Exercise description:
In the data below, find every line that has the string "config", and copy it.

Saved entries
────────────────
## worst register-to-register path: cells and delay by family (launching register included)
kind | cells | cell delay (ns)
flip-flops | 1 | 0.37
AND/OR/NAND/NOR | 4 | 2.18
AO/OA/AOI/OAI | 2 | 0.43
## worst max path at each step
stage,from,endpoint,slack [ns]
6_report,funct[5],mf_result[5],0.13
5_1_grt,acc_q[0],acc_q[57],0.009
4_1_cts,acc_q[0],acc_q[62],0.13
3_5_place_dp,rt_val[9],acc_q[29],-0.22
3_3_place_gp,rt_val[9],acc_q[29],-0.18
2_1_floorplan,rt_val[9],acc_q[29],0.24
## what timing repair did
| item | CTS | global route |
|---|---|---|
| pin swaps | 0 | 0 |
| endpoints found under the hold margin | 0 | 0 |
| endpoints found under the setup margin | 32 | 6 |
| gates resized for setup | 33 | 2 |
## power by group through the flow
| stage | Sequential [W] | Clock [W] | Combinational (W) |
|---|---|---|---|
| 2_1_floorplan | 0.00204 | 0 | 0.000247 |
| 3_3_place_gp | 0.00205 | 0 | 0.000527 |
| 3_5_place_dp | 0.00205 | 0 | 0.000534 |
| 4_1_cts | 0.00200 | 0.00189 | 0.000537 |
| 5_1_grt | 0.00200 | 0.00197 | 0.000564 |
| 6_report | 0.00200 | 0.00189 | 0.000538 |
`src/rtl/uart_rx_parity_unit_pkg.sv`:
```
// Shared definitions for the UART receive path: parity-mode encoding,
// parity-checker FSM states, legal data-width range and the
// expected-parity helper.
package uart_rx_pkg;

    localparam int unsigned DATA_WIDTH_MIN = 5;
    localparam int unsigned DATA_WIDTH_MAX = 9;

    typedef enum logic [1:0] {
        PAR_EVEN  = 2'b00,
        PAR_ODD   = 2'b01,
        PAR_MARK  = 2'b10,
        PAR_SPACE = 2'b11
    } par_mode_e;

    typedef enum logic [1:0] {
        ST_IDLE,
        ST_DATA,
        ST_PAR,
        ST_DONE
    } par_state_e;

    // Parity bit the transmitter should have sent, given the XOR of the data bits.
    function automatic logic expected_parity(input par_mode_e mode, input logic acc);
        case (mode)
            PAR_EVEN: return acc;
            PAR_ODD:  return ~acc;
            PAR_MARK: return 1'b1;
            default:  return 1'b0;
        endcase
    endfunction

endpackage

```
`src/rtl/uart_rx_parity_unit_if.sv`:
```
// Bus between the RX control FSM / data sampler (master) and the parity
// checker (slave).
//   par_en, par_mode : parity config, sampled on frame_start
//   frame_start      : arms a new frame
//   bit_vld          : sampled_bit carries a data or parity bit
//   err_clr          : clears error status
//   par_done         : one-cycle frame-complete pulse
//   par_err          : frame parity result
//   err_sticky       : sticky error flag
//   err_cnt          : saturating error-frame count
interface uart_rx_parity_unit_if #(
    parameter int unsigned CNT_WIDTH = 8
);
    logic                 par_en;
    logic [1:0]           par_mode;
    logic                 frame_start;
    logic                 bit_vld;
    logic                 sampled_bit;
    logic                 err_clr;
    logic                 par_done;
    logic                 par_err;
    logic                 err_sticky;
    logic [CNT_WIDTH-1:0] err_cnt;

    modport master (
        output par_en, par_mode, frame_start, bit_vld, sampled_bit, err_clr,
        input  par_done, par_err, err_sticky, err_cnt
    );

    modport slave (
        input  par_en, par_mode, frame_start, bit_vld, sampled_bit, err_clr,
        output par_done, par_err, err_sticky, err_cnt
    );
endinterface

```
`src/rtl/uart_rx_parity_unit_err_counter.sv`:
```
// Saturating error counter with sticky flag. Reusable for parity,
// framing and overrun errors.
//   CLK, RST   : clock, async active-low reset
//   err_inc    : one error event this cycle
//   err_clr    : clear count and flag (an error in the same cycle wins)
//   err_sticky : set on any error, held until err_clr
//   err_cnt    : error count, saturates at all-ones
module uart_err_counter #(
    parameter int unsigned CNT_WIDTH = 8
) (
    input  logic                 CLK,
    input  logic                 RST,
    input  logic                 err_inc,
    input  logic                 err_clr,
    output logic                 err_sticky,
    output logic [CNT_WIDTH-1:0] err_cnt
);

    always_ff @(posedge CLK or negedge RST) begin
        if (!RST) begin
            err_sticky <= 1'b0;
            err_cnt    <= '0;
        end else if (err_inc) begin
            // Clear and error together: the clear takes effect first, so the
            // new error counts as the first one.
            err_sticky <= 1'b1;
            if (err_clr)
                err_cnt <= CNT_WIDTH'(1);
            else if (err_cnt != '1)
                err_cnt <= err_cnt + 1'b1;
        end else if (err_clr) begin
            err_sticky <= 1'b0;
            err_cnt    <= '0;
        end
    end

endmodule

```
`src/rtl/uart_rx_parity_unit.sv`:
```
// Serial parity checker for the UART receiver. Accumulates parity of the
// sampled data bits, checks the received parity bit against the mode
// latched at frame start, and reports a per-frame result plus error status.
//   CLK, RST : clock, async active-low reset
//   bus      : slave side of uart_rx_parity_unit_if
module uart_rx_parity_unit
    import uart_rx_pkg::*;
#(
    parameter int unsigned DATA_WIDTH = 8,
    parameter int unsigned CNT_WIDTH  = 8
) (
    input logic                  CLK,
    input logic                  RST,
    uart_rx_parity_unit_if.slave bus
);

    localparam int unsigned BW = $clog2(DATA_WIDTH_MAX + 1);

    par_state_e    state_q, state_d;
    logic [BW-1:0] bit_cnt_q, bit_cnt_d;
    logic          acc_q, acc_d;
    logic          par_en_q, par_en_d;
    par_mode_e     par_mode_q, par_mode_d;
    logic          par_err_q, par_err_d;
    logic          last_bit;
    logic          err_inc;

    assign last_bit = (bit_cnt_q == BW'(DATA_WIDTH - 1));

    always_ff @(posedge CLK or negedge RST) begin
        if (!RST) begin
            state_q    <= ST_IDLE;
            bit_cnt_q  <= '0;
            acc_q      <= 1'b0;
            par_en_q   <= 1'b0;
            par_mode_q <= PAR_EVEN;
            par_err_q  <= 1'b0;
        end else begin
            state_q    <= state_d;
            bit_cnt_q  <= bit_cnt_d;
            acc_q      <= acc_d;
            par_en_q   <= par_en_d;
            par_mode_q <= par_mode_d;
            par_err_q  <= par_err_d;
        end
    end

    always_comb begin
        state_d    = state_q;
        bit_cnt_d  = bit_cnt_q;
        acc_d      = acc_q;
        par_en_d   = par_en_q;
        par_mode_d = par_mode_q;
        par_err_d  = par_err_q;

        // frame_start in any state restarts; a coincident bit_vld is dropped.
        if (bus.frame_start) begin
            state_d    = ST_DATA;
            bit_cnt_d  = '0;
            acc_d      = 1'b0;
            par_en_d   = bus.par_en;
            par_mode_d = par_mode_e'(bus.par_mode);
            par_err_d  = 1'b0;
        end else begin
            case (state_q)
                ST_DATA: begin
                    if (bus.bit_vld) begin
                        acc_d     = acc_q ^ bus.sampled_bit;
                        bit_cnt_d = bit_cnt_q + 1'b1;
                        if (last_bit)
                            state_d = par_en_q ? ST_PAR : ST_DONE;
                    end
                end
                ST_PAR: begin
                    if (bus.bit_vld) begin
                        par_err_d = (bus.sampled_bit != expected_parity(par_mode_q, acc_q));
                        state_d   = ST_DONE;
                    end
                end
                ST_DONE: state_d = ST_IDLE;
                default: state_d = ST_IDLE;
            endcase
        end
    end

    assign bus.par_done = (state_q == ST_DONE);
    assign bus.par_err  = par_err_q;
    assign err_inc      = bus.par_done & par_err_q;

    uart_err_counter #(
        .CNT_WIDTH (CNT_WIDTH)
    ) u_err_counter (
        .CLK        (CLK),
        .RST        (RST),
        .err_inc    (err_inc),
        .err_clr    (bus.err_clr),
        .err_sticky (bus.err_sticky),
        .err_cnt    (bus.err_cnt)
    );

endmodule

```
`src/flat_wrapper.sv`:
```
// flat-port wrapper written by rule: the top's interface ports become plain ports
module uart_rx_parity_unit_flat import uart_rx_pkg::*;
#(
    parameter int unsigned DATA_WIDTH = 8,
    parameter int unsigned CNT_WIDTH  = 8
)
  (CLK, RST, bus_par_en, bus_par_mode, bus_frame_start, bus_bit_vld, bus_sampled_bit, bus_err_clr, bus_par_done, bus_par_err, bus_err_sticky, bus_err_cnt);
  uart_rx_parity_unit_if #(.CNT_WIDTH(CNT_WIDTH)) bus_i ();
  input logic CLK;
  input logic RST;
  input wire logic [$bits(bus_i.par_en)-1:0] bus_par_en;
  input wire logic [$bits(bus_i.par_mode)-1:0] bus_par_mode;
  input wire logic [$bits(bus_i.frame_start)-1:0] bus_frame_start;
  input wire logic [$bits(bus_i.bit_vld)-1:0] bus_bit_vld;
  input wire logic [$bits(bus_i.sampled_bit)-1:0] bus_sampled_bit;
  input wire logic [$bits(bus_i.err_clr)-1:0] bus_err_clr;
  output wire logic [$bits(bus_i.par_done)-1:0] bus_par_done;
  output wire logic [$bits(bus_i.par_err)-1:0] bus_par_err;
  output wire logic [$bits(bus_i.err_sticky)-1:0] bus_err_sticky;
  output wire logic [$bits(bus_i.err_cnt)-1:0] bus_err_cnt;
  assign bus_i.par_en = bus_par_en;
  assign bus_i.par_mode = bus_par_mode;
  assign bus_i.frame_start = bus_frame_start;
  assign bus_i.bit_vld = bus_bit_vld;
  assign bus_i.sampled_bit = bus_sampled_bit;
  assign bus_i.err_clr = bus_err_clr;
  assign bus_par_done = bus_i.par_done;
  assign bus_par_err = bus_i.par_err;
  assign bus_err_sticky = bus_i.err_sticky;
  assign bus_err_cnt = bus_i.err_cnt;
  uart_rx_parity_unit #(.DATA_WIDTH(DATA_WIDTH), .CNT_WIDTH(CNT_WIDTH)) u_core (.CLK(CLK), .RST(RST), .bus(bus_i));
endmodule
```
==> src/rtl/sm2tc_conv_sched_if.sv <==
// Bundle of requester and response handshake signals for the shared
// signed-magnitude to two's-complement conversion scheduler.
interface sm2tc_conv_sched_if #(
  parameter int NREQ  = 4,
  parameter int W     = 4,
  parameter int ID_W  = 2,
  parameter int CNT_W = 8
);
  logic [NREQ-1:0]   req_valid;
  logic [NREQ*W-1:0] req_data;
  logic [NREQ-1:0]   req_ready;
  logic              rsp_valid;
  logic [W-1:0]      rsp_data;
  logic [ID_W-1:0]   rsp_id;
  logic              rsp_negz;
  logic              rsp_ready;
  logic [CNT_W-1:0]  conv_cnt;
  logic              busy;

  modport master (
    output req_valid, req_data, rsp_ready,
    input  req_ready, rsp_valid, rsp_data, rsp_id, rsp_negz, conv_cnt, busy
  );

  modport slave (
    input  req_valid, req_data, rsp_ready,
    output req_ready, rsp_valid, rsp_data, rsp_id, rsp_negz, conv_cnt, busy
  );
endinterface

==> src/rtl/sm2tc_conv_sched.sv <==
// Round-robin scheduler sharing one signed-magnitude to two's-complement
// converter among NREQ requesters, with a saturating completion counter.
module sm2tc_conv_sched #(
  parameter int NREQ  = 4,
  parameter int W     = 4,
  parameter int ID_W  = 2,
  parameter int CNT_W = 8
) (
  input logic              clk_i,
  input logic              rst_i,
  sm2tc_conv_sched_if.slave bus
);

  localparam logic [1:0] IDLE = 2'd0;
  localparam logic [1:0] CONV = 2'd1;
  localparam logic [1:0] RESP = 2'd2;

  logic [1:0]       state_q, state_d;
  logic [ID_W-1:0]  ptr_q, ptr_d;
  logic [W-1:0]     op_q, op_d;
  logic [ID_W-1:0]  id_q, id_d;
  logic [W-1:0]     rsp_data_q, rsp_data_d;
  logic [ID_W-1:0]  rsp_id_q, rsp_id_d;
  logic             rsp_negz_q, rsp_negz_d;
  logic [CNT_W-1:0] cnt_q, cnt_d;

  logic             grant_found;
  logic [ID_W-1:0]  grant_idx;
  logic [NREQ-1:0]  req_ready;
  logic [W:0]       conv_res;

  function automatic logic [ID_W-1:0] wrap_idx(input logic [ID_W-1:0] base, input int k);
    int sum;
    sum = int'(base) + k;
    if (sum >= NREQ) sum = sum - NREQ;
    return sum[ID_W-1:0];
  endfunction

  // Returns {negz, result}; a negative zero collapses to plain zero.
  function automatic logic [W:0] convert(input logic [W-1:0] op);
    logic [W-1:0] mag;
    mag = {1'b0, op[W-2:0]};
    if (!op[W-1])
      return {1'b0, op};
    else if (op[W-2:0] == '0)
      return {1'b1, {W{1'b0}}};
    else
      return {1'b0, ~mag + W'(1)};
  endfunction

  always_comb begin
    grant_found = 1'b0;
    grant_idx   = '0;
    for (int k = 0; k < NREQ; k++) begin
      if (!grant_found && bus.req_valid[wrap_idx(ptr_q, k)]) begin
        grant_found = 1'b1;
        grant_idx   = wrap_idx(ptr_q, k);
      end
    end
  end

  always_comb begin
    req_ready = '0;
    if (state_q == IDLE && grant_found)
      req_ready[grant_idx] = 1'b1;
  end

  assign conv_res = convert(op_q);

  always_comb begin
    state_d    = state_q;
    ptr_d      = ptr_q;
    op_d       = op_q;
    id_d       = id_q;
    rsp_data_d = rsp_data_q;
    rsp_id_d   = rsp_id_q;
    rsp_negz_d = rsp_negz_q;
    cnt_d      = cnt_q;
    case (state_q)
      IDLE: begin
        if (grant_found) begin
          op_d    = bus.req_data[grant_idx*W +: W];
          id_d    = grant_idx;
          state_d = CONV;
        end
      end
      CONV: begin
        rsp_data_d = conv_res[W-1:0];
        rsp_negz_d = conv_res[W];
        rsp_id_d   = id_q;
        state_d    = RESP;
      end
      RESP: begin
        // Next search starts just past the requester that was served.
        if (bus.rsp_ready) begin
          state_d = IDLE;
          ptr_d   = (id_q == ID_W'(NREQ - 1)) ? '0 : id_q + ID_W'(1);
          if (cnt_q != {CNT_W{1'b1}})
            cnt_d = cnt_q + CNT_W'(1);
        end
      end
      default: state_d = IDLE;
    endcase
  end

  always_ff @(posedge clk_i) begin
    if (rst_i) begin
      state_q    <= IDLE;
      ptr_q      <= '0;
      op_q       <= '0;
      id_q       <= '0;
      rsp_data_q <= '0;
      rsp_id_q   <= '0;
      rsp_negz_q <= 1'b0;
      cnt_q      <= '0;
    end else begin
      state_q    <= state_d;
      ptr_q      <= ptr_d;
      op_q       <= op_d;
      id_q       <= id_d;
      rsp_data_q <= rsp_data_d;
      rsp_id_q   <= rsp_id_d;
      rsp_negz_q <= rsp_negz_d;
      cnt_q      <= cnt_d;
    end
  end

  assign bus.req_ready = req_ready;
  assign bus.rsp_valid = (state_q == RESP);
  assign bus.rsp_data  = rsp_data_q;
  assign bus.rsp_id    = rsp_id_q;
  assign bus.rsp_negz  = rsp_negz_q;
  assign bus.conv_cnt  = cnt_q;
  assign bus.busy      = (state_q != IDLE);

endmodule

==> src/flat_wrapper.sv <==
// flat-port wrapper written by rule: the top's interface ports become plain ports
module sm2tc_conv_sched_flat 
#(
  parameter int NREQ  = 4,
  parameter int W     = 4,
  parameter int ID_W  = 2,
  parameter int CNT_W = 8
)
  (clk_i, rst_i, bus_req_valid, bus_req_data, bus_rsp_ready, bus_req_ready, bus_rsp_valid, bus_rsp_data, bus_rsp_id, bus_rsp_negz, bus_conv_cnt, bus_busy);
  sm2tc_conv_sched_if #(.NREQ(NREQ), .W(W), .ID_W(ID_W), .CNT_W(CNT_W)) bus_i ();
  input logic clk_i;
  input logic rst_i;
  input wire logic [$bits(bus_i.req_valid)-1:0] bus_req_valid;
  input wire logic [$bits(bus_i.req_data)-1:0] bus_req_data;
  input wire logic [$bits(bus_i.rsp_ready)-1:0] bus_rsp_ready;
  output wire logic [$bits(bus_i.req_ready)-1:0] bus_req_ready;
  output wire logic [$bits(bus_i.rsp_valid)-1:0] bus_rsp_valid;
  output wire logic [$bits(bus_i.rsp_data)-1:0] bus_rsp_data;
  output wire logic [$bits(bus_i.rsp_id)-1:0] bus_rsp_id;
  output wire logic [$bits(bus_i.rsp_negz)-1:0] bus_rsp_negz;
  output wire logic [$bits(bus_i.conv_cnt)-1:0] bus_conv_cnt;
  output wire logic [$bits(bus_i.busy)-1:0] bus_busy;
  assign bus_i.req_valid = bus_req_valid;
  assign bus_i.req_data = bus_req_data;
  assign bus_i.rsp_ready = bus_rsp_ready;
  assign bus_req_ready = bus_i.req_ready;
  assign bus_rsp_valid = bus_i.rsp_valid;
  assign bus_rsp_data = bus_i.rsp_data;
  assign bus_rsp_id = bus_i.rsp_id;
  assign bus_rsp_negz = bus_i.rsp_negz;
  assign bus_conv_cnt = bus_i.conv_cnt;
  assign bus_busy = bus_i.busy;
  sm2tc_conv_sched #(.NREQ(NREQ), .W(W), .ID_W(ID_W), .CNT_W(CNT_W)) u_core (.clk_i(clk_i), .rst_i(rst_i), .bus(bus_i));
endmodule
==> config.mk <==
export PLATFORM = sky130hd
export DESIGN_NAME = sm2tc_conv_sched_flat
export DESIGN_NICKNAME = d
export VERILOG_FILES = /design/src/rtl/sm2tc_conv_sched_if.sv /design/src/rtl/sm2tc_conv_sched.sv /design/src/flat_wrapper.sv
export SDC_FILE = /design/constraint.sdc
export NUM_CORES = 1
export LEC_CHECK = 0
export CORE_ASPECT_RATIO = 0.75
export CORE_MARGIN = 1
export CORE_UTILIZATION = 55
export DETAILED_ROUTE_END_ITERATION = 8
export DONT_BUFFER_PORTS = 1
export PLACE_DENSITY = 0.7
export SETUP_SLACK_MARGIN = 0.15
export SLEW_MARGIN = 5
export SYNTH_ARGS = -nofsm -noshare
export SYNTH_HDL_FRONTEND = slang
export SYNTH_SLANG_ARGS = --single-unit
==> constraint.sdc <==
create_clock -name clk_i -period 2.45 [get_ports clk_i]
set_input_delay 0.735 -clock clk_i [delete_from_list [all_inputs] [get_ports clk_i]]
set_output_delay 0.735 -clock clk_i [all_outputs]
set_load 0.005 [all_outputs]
────────────────
Written solution:
//   par_en, par_mode : parity config, sampled on frame_start
==> config.mk <==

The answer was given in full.